» Requirement
Below are lines of data; restate word for word those running from the line containing "run 2: power" to the line containing "hold_path;Hold Crit Endpoint;b1_c1[18];", inclusive, and no others.

» Data
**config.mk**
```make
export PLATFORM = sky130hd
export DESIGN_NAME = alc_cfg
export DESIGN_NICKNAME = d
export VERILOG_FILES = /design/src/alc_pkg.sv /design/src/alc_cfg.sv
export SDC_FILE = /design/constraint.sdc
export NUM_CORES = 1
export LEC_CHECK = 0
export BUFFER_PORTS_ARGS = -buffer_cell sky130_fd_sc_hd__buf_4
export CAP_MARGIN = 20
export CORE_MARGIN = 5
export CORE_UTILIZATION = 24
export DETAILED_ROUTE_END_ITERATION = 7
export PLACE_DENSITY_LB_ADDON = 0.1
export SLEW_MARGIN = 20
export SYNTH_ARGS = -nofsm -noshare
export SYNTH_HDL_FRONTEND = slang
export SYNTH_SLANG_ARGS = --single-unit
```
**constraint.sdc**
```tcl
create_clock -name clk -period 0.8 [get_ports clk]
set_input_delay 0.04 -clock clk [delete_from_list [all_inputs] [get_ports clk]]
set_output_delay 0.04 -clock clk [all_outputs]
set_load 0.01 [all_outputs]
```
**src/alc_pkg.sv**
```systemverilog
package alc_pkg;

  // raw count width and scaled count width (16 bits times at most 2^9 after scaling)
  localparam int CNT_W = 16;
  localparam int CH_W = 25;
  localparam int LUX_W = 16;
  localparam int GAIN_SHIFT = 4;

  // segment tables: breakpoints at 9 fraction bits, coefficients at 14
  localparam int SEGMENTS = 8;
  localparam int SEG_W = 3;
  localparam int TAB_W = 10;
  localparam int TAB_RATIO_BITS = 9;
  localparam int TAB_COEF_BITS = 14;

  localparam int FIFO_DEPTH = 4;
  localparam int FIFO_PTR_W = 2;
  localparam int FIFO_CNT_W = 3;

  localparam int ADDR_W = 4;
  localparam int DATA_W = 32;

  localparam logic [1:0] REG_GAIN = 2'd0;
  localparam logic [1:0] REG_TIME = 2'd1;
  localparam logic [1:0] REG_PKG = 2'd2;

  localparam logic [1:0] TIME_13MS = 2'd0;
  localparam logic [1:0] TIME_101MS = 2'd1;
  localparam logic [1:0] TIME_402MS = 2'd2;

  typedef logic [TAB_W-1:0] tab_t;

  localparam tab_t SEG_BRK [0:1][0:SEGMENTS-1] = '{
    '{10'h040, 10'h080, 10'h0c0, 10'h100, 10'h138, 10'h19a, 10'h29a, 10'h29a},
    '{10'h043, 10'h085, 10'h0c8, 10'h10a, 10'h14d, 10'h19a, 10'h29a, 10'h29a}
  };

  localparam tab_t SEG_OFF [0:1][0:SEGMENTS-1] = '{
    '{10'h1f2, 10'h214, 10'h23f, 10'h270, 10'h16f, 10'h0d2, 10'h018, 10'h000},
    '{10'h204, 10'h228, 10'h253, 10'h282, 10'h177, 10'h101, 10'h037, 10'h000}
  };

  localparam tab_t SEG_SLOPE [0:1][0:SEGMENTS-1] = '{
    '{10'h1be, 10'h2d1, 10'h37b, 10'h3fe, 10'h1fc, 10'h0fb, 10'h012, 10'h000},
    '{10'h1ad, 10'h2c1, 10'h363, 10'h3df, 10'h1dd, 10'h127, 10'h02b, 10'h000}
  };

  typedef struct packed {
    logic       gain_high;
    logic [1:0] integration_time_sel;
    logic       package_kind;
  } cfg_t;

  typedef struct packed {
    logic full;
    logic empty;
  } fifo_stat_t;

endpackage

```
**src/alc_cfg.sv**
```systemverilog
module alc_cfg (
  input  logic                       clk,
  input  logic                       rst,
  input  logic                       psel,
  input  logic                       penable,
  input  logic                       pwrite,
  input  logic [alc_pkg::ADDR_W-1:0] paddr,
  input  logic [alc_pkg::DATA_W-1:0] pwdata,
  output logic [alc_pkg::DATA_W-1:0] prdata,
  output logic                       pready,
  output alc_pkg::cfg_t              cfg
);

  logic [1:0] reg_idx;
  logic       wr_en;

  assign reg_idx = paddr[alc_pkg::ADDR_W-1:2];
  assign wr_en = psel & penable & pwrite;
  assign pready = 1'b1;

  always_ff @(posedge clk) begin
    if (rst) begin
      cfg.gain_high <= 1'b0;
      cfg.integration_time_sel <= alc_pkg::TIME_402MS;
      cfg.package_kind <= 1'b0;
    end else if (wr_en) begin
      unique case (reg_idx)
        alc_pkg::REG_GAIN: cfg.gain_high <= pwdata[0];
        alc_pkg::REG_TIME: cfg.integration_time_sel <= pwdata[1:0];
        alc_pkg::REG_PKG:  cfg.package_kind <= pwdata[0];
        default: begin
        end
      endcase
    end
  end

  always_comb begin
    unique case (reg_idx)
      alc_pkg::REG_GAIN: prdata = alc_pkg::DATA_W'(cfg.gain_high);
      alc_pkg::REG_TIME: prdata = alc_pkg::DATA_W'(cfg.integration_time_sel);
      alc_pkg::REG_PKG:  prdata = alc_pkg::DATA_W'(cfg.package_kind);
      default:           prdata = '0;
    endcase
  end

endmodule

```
...
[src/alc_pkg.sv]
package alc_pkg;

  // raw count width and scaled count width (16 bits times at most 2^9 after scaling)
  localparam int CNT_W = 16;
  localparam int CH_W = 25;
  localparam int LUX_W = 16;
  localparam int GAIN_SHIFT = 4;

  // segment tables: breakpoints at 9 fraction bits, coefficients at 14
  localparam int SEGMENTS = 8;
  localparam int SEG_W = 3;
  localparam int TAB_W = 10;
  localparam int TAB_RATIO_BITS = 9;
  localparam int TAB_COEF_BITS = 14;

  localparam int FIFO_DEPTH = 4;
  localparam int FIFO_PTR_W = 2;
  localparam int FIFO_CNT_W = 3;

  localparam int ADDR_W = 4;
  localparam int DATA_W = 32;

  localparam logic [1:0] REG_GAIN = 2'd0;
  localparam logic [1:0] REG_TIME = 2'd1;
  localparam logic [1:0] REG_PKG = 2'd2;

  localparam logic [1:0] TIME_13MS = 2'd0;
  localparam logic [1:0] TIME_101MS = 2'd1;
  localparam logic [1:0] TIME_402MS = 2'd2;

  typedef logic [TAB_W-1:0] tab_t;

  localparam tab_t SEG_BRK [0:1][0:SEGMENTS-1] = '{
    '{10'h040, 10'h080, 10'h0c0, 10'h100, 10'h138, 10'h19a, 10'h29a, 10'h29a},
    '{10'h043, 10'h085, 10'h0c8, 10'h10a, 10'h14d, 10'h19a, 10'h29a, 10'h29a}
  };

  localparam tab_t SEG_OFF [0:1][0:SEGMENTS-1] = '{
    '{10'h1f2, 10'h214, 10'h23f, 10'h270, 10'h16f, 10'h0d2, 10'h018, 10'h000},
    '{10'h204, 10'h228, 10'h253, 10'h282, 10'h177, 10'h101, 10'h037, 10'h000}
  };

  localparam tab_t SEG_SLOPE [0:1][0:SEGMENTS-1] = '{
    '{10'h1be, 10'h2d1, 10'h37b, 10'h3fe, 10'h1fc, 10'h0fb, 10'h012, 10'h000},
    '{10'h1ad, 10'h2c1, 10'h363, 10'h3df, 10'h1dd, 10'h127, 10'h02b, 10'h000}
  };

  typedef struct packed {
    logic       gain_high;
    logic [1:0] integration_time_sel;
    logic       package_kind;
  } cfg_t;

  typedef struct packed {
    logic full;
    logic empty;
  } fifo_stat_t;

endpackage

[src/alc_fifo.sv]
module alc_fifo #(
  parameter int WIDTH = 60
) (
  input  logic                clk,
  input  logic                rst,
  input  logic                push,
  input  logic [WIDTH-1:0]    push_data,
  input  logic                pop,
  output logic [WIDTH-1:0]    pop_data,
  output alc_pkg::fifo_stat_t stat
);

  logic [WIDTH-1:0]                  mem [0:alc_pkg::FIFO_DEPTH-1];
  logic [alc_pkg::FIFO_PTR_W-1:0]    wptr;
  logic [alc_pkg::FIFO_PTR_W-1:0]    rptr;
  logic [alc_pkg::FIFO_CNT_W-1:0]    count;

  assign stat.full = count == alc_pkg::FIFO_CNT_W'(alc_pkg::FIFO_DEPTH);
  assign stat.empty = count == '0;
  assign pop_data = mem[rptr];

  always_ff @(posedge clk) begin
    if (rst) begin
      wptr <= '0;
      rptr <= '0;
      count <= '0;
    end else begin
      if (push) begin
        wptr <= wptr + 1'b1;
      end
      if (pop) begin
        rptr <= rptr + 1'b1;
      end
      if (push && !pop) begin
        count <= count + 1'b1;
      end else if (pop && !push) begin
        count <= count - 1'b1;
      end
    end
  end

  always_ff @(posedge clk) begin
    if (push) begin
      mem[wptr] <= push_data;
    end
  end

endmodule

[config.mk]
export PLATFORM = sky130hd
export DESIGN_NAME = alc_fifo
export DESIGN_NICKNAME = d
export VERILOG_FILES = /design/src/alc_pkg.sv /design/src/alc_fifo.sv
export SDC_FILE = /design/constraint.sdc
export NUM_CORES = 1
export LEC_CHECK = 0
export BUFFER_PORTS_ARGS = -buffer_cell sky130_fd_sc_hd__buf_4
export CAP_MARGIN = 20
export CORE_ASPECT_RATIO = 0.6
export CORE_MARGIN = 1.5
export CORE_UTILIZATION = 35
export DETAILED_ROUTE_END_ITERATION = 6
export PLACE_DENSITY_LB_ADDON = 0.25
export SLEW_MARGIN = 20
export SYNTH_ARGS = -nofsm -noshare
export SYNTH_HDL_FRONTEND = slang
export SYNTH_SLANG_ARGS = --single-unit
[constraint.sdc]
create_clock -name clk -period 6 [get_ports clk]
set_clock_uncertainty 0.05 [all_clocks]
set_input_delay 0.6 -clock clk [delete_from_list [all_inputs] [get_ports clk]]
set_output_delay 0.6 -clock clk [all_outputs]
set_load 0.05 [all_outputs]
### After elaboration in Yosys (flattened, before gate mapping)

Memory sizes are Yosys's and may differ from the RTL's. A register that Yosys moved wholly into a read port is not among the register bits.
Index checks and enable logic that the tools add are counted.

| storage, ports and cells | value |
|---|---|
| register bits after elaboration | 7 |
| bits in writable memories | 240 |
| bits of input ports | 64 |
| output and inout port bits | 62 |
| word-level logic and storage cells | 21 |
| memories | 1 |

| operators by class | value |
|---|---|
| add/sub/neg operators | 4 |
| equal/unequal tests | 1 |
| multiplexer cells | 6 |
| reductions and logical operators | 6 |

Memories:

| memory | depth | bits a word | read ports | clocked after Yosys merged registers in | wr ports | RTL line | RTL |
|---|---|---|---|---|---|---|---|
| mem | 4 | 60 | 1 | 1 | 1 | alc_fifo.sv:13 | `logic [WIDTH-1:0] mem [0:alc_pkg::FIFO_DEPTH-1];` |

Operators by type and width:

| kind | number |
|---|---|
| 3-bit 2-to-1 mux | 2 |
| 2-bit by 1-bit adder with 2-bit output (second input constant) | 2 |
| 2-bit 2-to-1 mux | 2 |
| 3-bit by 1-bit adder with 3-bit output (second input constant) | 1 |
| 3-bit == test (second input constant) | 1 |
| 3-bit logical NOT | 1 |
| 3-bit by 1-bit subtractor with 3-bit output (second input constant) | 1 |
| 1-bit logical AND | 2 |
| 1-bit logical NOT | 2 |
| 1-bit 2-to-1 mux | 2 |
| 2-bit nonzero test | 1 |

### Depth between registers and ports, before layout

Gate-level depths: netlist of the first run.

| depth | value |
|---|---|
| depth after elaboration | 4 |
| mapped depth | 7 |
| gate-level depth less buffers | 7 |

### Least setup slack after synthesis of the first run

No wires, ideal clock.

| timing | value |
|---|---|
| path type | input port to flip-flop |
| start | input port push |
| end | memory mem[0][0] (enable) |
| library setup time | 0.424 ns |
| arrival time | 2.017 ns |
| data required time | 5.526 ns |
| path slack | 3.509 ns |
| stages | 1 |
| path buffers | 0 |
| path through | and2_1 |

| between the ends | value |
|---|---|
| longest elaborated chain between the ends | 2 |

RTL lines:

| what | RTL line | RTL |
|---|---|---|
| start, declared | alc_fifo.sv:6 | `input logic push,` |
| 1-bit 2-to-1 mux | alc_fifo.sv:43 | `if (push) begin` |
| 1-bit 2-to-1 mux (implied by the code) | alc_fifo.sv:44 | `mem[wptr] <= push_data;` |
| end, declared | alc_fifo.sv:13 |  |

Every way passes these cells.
--
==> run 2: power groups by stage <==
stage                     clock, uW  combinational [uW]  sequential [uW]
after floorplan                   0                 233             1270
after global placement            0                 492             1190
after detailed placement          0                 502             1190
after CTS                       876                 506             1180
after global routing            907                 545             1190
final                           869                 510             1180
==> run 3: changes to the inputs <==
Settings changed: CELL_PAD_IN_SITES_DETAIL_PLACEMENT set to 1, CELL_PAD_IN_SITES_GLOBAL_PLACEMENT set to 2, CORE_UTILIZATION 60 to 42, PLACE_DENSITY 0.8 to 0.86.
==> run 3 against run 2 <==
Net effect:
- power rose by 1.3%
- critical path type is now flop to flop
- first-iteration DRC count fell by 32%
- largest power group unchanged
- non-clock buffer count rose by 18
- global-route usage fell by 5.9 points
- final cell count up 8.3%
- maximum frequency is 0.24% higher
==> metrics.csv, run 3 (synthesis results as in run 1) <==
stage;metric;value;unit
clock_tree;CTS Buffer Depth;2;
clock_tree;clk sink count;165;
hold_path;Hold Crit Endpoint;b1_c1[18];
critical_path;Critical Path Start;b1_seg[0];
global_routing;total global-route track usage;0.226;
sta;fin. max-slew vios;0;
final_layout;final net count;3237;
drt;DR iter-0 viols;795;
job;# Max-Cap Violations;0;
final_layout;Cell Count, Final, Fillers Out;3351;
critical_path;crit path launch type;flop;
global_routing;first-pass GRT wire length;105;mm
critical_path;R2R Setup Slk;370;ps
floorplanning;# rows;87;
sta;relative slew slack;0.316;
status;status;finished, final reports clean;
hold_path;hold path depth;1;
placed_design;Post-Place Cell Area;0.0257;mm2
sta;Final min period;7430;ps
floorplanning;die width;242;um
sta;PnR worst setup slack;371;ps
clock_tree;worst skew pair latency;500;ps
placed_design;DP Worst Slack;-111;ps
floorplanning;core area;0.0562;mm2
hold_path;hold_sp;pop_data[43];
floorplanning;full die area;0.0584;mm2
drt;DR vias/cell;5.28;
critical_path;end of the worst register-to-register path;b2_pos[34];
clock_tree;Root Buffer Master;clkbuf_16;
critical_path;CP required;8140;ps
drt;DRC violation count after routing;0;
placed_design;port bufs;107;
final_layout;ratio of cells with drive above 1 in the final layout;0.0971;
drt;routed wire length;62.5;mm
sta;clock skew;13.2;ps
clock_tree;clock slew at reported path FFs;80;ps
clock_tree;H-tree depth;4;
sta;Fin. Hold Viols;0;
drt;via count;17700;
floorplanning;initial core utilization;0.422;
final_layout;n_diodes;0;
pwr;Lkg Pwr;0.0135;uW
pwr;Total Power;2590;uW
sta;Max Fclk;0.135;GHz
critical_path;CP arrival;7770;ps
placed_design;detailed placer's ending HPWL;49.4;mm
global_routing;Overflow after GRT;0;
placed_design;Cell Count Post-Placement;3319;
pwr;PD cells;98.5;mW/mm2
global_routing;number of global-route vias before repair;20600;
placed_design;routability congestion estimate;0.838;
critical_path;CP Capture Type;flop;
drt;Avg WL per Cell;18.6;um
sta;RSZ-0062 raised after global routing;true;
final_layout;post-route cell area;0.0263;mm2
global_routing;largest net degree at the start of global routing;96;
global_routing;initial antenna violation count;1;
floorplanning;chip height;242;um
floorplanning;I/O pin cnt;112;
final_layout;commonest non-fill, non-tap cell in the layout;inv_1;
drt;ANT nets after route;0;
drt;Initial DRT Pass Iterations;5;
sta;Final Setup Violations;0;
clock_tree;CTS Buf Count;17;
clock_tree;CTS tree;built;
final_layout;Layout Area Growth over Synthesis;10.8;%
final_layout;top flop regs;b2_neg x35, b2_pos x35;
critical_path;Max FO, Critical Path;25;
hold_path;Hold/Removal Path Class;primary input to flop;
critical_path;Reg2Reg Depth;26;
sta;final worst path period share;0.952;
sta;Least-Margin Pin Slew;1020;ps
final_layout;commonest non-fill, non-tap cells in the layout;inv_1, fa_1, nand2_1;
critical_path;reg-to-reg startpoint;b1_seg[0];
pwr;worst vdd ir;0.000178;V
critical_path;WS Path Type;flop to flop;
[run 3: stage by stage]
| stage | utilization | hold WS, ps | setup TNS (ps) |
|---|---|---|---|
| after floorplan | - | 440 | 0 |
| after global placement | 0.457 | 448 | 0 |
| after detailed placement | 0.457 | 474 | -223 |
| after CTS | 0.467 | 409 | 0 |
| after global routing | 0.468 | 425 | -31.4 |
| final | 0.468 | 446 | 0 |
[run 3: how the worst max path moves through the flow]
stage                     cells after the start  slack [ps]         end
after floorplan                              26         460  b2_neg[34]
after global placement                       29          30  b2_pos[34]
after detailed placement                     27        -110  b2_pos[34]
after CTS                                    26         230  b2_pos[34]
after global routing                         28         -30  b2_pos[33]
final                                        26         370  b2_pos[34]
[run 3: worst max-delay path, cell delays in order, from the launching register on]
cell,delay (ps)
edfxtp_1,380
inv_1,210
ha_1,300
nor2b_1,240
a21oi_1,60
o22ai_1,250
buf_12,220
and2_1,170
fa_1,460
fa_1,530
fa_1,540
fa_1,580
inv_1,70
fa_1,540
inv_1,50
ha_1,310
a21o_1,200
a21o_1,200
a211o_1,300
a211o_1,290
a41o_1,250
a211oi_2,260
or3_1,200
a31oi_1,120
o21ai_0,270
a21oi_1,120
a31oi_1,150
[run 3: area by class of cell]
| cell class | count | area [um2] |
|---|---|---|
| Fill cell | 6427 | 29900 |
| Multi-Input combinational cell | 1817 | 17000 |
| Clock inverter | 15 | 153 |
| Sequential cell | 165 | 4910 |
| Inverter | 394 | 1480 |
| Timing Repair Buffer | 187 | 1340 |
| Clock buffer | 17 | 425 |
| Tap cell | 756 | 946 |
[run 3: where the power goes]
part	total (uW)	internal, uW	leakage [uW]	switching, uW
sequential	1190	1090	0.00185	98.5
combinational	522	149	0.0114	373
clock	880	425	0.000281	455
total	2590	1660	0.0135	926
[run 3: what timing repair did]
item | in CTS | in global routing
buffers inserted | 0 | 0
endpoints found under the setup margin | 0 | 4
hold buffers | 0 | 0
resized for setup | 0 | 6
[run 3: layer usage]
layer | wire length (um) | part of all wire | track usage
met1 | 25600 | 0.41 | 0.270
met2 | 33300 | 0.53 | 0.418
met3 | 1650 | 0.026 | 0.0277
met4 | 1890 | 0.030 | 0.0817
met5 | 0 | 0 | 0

» Answer box
==> run 2: power groups by stage <==
stage                     clock, uW  combinational [uW]  sequential [uW]
after floorplan                   0                 233             1270
after global placement            0                 492             1190
after detailed placement          0                 502             1190
after CTS                       876                 506             1180
after global routing            907                 545             1190
final                           869                 510             1180
==> run 3: changes to the inputs <==
Settings changed: CELL_PAD_IN_SITES_DETAIL_PLACEMENT set to 1, CELL_PAD_IN_SITES_GLOBAL_PLACEMENT set to 2, CORE_UTILIZATION 60 to 42, PLACE_DENSITY 0.8 to 0.86.
==> run 3 against run 2 <==
Net effect:
- power rose by 1.3%
- critical path type is now flop to flop
- first-iteration DRC count fell by 32%
- largest power group unchanged
- non-clock buffer count rose by 18
- global-route usage fell by 5.9 points
- final cell count up 8.3%
- maximum frequency is 0.24% higher
==> metrics.csv, run 3 (synthesis results as in run 1) <==
stage;metric;value;unit
clock_tree;CTS Buffer Depth;2;
clock_tree;clk sink count;165;
hold_path;Hold Crit Endpoint;b1_c1[18];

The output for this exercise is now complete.